*** Data supplied ***

From an optimization exercise on the open Yosys and OpenROAD flow, aimed at small area; shortcuts taken in it are not production practice. Only simulation tests tie the RTL to the original design; equivalence was not proved. No activity file was given, so power comes from the tool's default toggle rates.

==> flow/run.sh <==
#!/bin/bash
# synth_recipe.tcl (not shown) runs the flow's synth.tcl, then flattens the netlist and writes it again
# the make line also repeats each setting of config.mk as NAME=value (left out here)
make -C /OpenROAD-flow-scripts/flow DESIGN_CONFIG=/design/flow/config.mk WORK_HOME=/design/flow/orfs CLKGATE_MAP_FILE= SYNTH_SCRIPT=/design/flow/synth_recipe.tcl finish
==> flow/config.mk <==
export PLATFORM = sky130hd
export DESIGN_NAME = board_top
export DESIGN_NICKNAME = board_top
export VERILOG_FILES = /design/flow/design.v
export SDC_FILE = /design/flow/constraint.sdc
export NUM_CORES = 4
export LEC_CHECK = 0
export CAP_MARGIN = 20
export CORE_MARGIN = 2
export CORE_UTILIZATION = 70
export CTS_BUF_LIST = sky130_fd_sc_hd__clkbuf_4
export SLEW_MARGIN = 20
==> flow/constraint.sdc <==
create_clock -name core_clock -period 10.0 [get_ports {clk_100m}]
set_input_delay 2.0000 -clock core_clock [delete_from_list [all_inputs] [get_ports {clk_100m}]]
set_output_delay 2.0000 -clock core_clock [all_outputs]
set_load 0.01 [all_outputs]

***

Faithfully transcribe the whole of the data.

◆ **Reply**
From an optimization exercise on the open Yosys and OpenROAD flow, aimed at small area; shortcuts taken in it are not production practice. Only simulation tests tie the RTL to the original design; equivalence was not proved. No activity file was given, so power comes from the tool's default toggle rates.

==> flow/run.sh <==
#!/bin/bash
# synth_recipe.tcl (not shown) runs the flow's synth.tcl, then flattens the netlist and writes it again
# the make line also repeats each setting of config.mk as NAME=value (left out here)
make -C /OpenROAD-flow-scripts/flow DESIGN_CONFIG=/design/flow/config.mk WORK_HOME=/design/flow/orfs CLKGATE_MAP_FILE= SYNTH_SCRIPT=/design/flow/synth_recipe.tcl finish
==> flow/config.mk <==
export PLATFORM = sky130hd
export DESIGN_NAME = board_top
export DESIGN_NICKNAME = board_top
export VERILOG_FILES = /design/flow/design.v
export SDC_FILE = /design/flow/constraint.sdc
export NUM_CORES = 4
export LEC_CHECK = 0
export CAP_MARGIN = 20
export CORE_MARGIN = 2
export CORE_UTILIZATION = 70
export CTS_BUF_LIST = sky130_fd_sc_hd__clkbuf_4
export SLEW_MARGIN = 20
==> flow/constraint.sdc <==
create_clock -name core_clock -period 10.0 [get_ports {clk_100m}]
set_input_delay 2.0000 -clock core_clock [delete_from_list [all_inputs] [get_ports {clk_100m}]]
set_output_delay 2.0000 -clock core_clock [all_outputs]
set_load 0.01 [all_outputs]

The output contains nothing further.